**EXERCISE DESCRIPTION:**
Retype, exactly as they appear below, the lines between the line holding "### config.mk" and the line holding "### src/rtl/fetch_unit_l1.sv", both ends included.

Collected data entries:
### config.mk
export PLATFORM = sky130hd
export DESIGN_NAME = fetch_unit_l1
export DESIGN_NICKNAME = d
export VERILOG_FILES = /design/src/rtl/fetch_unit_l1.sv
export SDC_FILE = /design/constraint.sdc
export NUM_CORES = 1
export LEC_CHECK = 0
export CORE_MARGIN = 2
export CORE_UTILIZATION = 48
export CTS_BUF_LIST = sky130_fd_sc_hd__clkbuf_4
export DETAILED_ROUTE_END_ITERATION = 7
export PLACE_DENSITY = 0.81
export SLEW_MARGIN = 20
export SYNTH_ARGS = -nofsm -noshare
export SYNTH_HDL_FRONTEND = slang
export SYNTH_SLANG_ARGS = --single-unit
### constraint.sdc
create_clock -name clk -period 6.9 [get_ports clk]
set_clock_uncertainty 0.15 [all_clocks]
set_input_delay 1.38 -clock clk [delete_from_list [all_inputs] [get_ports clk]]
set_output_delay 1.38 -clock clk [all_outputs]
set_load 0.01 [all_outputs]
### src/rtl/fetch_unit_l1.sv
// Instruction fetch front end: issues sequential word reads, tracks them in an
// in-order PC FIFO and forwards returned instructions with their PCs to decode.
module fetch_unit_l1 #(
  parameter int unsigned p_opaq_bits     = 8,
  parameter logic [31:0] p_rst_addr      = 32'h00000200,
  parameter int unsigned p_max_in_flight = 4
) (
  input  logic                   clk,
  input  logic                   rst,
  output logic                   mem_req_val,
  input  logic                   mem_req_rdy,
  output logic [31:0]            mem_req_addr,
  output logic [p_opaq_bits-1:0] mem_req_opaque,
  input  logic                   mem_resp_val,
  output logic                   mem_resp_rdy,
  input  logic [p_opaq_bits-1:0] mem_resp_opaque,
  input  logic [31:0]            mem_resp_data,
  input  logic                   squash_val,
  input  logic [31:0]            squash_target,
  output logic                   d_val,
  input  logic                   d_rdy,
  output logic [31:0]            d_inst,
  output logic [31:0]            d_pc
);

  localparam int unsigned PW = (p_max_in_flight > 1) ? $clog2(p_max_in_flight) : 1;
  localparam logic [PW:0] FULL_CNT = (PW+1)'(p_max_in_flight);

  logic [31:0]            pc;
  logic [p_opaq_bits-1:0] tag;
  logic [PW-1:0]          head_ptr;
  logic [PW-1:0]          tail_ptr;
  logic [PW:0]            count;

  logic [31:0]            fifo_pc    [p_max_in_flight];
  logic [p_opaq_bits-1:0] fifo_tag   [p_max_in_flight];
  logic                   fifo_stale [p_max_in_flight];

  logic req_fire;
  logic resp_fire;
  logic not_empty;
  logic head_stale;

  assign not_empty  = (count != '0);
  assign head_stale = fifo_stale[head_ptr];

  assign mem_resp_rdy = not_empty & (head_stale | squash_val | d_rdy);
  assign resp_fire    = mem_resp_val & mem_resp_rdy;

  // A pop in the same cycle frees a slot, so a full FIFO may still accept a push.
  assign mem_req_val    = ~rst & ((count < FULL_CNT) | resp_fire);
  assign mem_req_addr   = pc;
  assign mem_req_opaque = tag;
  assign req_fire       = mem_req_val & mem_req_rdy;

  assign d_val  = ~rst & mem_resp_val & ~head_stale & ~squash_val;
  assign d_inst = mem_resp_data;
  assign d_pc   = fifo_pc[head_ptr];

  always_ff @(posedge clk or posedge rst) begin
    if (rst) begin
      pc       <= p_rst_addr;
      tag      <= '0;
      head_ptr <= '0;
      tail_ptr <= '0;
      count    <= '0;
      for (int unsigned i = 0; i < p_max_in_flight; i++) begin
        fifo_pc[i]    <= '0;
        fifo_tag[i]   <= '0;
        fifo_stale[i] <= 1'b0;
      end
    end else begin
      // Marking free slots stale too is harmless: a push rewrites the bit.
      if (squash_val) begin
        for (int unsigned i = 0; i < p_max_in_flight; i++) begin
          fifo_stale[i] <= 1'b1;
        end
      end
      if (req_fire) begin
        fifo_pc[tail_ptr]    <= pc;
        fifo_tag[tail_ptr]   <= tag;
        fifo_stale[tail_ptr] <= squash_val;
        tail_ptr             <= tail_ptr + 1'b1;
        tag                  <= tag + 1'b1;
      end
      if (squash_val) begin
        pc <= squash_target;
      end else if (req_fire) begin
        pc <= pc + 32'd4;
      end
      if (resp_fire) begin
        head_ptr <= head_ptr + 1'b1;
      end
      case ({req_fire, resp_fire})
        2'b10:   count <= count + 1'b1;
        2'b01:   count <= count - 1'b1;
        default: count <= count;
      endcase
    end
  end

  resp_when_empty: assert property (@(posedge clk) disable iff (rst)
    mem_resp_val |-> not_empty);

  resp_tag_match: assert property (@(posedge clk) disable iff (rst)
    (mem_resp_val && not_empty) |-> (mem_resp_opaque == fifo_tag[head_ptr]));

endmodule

---

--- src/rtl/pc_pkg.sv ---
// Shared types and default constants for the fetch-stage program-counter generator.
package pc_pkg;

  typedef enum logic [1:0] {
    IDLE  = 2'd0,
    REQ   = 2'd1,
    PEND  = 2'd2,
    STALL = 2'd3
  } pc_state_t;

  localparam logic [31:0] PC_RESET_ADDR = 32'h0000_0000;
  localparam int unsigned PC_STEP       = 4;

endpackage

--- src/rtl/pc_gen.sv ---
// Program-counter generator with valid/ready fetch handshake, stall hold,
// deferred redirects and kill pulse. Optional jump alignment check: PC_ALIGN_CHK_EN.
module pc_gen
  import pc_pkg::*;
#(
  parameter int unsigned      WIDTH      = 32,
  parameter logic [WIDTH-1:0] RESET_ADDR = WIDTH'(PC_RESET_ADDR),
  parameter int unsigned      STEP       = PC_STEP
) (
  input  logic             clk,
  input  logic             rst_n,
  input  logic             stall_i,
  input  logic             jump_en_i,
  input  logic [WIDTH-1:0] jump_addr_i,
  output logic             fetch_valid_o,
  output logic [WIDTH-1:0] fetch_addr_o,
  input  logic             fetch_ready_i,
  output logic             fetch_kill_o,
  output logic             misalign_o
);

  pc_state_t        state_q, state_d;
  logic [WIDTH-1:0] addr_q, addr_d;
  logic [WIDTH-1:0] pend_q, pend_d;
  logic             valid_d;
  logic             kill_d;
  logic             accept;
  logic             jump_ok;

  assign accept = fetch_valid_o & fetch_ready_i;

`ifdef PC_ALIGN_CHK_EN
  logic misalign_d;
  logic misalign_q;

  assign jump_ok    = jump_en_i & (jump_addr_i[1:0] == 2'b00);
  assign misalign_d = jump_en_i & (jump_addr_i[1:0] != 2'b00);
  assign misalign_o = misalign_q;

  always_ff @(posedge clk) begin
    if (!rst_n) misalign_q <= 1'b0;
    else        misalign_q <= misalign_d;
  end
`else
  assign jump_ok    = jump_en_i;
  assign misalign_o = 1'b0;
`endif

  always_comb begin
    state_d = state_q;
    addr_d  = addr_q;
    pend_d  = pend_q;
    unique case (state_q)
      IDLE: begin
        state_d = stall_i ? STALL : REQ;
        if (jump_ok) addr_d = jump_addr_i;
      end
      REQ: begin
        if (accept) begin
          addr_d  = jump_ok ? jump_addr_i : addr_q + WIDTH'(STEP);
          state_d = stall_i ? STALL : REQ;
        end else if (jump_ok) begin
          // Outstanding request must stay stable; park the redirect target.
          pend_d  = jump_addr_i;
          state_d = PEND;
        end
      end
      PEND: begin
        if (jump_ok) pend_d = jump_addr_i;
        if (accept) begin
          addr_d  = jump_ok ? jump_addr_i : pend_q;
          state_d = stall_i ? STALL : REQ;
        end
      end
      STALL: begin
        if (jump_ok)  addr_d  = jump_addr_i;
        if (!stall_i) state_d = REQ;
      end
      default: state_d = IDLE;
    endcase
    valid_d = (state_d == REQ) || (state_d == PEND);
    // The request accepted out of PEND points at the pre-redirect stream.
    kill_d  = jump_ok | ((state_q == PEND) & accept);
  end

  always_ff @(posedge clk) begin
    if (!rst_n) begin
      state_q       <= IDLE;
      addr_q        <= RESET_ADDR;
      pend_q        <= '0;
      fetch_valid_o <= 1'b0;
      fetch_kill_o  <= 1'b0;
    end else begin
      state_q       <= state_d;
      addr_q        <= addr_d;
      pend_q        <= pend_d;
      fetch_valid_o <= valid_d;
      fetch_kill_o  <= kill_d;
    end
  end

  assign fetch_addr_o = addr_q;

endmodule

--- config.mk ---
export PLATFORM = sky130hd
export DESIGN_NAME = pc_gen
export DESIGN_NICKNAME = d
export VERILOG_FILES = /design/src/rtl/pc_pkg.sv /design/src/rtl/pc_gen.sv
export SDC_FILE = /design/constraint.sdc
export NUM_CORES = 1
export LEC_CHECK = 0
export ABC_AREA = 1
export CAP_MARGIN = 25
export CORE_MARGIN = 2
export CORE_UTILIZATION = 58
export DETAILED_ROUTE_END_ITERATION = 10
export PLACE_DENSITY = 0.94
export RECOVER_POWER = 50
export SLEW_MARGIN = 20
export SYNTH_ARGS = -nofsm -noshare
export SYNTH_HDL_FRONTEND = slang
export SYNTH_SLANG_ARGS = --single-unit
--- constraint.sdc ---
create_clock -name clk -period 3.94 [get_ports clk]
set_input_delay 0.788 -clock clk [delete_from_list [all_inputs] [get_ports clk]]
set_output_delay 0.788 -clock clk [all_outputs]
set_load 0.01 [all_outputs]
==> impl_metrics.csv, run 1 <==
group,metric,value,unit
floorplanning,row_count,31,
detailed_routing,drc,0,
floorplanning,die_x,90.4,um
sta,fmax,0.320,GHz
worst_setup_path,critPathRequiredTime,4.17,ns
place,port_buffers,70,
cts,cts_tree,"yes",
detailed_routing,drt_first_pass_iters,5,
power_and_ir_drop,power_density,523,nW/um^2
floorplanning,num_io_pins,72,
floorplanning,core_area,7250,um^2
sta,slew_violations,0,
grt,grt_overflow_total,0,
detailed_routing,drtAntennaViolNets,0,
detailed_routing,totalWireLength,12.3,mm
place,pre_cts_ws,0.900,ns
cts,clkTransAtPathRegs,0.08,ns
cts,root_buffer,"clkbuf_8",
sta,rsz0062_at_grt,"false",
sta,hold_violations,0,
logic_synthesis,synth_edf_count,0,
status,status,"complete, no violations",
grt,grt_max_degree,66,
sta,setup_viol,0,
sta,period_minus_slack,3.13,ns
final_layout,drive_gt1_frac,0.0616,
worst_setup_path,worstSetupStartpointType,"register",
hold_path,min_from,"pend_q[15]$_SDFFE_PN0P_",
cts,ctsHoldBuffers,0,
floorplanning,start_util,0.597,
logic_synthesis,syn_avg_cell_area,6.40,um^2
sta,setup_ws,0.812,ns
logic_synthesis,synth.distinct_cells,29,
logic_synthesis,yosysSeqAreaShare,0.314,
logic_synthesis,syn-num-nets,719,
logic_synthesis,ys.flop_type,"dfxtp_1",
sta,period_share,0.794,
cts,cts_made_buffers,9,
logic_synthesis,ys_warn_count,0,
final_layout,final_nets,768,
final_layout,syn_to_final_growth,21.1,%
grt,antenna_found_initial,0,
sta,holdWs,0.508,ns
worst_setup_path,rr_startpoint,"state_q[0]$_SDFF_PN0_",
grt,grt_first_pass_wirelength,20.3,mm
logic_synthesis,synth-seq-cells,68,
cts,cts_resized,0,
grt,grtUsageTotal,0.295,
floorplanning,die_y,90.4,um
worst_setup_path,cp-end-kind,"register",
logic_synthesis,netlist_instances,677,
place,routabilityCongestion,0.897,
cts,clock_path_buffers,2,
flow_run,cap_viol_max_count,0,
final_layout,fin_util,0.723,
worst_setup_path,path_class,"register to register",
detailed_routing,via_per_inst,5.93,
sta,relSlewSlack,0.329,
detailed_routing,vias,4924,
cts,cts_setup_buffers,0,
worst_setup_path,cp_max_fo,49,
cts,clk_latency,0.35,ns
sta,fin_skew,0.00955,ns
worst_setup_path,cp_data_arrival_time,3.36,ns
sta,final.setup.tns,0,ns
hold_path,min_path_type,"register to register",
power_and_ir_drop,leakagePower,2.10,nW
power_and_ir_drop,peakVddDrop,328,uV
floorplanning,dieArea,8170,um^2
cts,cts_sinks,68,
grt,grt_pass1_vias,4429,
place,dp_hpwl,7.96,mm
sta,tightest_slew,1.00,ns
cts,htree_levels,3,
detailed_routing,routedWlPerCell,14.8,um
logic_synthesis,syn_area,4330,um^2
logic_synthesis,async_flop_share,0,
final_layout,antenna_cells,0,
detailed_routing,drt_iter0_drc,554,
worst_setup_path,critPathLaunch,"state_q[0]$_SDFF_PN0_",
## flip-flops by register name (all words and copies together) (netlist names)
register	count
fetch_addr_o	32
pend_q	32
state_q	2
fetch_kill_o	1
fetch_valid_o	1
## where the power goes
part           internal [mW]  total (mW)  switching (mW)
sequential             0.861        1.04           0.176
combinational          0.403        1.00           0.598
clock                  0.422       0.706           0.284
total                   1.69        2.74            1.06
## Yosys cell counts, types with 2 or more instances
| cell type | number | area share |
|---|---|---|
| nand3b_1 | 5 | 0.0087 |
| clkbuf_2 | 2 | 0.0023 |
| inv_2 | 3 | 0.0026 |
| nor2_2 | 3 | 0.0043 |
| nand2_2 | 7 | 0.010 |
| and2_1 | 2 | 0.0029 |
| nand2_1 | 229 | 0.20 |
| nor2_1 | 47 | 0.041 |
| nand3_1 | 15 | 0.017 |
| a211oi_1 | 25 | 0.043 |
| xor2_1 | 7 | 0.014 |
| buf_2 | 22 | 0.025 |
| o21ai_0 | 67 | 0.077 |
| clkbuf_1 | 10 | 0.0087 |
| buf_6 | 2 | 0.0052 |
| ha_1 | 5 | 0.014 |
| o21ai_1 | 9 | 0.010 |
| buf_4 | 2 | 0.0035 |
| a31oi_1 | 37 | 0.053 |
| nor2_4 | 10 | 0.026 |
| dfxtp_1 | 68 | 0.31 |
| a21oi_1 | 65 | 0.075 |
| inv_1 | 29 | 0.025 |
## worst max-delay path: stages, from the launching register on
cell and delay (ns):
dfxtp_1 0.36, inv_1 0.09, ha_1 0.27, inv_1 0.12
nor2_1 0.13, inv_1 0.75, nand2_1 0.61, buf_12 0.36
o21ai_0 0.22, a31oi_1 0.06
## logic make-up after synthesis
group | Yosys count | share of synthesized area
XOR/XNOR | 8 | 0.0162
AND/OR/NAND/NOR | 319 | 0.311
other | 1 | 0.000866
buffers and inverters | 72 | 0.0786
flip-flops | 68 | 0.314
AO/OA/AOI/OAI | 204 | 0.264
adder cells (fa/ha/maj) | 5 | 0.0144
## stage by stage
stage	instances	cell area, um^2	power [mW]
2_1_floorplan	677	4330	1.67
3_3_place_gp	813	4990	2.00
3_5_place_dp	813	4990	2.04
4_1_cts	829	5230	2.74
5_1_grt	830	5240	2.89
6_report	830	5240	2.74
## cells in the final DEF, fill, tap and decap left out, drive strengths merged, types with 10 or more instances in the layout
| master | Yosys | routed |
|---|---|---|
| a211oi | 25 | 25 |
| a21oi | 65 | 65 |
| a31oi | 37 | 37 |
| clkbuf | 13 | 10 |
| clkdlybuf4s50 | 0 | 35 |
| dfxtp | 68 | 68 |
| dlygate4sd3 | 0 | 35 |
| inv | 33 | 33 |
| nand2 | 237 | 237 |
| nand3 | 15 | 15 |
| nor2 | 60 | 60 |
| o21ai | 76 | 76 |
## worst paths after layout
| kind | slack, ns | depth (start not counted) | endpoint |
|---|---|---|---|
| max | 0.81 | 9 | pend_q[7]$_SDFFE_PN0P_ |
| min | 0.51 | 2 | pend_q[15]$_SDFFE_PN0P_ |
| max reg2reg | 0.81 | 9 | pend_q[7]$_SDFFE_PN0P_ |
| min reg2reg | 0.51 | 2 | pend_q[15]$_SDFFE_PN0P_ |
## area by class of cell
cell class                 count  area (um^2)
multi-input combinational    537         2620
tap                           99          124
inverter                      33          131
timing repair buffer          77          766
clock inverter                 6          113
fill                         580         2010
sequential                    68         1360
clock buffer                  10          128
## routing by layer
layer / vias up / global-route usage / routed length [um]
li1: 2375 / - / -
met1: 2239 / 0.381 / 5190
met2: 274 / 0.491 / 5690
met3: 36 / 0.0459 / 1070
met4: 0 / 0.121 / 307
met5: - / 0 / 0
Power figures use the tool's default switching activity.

...

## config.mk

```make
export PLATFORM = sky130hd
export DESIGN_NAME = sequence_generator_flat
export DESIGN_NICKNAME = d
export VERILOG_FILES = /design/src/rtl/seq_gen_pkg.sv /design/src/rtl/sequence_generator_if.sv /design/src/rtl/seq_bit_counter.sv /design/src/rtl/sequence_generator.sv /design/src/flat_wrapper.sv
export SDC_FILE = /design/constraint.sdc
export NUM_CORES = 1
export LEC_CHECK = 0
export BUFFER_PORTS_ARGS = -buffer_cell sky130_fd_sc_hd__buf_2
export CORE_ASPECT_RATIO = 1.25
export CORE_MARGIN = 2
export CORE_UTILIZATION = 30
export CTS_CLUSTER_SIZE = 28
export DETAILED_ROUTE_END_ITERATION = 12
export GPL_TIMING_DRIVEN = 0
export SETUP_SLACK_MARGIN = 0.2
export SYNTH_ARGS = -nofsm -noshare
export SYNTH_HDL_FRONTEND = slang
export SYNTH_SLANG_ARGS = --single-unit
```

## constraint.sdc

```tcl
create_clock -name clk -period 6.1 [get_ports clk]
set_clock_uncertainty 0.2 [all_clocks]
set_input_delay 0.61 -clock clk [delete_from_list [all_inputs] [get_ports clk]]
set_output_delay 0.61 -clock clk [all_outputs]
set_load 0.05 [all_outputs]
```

**ANSWER SECTION:**
### config.mk
export PLATFORM = sky130hd
export DESIGN_NAME = fetch_unit_l1
export DESIGN_NICKNAME = d
export VERILOG_FILES = /design/src/rtl/fetch_unit_l1.sv
export SDC_FILE = /design/constraint.sdc
export NUM_CORES = 1
export LEC_CHECK = 0
export CORE_MARGIN = 2
export CORE_UTILIZATION = 48
export CTS_BUF_LIST = sky130_fd_sc_hd__clkbuf_4
export DETAILED_ROUTE_END_ITERATION = 7
export PLACE_DENSITY = 0.81
export SLEW_MARGIN = 20
export SYNTH_ARGS = -nofsm -noshare
export SYNTH_HDL_FRONTEND = slang
export SYNTH_SLANG_ARGS = --single-unit
### constraint.sdc
create_clock -name clk -period 6.9 [get_ports clk]
set_clock_uncertainty 0.15 [all_clocks]
set_input_delay 1.38 -clock clk [delete_from_list [all_inputs] [get_ports clk]]
set_output_delay 1.38 -clock clk [all_outputs]
set_load 0.01 [all_outputs]
### src/rtl/fetch_unit_l1.sv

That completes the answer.